-- PROMPT --
Whenever a line of the material contains the string "power", it should be copied.

*** Block opens ***

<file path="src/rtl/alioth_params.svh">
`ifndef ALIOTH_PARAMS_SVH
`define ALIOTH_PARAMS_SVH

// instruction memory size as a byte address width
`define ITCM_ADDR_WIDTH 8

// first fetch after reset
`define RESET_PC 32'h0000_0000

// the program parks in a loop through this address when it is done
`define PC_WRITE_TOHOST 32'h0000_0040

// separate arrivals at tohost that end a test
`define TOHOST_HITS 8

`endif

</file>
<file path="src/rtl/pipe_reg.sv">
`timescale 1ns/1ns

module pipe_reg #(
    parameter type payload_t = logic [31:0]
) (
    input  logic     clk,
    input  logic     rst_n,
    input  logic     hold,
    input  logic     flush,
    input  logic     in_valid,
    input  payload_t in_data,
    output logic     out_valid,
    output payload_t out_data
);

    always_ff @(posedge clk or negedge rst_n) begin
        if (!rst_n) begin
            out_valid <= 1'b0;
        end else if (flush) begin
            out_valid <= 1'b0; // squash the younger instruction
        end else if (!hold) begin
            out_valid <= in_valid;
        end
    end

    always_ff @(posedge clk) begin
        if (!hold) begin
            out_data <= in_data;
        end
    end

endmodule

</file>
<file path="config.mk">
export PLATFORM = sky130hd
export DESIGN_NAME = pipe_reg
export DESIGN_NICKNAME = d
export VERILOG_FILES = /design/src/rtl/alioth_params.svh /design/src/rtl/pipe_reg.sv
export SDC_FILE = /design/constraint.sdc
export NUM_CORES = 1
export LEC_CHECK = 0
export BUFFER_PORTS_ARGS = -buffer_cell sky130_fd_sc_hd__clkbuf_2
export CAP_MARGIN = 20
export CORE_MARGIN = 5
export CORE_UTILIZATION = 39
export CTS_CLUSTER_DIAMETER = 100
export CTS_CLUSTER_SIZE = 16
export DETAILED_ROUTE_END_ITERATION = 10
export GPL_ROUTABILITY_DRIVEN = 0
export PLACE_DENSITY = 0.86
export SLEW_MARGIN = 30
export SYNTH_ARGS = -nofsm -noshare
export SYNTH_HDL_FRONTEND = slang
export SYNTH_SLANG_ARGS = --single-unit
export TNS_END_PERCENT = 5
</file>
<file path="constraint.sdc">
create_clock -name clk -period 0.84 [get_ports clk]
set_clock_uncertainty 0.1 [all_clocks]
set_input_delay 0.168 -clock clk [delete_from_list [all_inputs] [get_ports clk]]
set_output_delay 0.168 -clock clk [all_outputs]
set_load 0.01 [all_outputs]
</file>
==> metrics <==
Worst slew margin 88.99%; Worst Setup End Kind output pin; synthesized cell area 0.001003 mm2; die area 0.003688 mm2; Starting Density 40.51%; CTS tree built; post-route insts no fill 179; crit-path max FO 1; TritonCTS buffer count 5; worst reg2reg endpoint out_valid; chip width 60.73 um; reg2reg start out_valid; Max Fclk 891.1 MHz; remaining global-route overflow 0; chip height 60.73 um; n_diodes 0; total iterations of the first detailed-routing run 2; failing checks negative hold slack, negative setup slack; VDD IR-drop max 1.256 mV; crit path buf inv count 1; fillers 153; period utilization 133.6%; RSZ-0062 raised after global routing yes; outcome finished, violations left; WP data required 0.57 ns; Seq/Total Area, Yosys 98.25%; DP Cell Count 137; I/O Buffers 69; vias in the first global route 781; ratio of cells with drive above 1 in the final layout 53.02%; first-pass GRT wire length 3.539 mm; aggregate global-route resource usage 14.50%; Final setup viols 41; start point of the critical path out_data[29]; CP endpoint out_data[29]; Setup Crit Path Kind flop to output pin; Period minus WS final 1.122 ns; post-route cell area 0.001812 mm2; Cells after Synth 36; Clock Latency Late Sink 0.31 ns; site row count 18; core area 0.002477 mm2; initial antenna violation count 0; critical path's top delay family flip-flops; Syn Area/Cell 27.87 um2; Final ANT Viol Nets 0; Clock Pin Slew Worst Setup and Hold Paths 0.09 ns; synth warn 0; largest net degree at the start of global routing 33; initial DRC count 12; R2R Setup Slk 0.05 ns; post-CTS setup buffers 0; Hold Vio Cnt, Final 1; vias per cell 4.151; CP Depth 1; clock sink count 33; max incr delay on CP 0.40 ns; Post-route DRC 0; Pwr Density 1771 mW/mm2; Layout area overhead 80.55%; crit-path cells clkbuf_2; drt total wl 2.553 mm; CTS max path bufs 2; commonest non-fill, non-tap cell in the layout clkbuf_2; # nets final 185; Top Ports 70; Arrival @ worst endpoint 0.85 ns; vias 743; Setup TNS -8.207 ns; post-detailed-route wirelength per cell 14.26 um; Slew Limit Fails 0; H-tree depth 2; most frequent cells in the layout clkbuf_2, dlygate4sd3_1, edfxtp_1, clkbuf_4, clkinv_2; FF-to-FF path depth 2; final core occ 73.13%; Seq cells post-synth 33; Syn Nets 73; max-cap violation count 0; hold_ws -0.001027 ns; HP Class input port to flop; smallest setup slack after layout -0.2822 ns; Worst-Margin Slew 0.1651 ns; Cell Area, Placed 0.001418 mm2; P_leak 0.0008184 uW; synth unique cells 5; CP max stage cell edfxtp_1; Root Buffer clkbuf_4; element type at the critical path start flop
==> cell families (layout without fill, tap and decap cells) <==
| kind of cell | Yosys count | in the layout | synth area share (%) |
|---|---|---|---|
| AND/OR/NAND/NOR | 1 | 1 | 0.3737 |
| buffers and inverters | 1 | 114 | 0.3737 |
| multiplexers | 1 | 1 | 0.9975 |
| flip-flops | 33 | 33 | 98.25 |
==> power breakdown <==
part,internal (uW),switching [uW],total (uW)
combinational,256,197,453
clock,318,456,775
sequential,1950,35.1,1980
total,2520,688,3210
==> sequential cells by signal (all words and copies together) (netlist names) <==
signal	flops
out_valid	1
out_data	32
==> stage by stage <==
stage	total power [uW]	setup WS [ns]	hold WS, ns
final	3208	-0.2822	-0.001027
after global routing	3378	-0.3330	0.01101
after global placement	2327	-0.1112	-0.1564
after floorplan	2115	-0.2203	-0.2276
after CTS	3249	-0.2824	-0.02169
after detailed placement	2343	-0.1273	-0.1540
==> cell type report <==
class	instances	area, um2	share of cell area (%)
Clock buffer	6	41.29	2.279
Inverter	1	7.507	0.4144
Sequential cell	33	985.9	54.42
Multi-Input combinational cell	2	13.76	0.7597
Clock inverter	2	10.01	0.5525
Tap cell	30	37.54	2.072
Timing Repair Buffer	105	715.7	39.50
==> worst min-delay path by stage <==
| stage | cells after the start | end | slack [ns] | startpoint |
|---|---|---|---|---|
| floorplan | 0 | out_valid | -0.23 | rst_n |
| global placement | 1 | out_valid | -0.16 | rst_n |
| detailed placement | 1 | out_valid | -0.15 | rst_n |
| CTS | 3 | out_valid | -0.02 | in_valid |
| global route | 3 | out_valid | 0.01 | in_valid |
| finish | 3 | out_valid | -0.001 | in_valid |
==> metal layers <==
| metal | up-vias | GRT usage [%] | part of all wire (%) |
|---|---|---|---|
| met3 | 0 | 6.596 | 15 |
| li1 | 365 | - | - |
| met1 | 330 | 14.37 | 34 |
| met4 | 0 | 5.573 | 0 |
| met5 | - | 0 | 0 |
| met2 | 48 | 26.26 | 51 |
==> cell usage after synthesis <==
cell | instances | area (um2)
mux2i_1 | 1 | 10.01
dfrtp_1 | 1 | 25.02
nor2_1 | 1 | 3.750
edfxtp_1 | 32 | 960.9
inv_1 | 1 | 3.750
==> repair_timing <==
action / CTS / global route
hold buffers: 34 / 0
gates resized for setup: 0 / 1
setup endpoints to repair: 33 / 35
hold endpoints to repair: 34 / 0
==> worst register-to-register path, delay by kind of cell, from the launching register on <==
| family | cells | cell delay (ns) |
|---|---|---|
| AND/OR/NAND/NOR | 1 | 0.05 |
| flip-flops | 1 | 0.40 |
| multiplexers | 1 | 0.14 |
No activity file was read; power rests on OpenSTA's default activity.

*** Block closes ***

-- TASK SOLUTION --
==> power breakdown <==
stage	total power [uW]	setup WS [ns]	hold WS, ns
No activity file was read; power rests on OpenSTA's default activity.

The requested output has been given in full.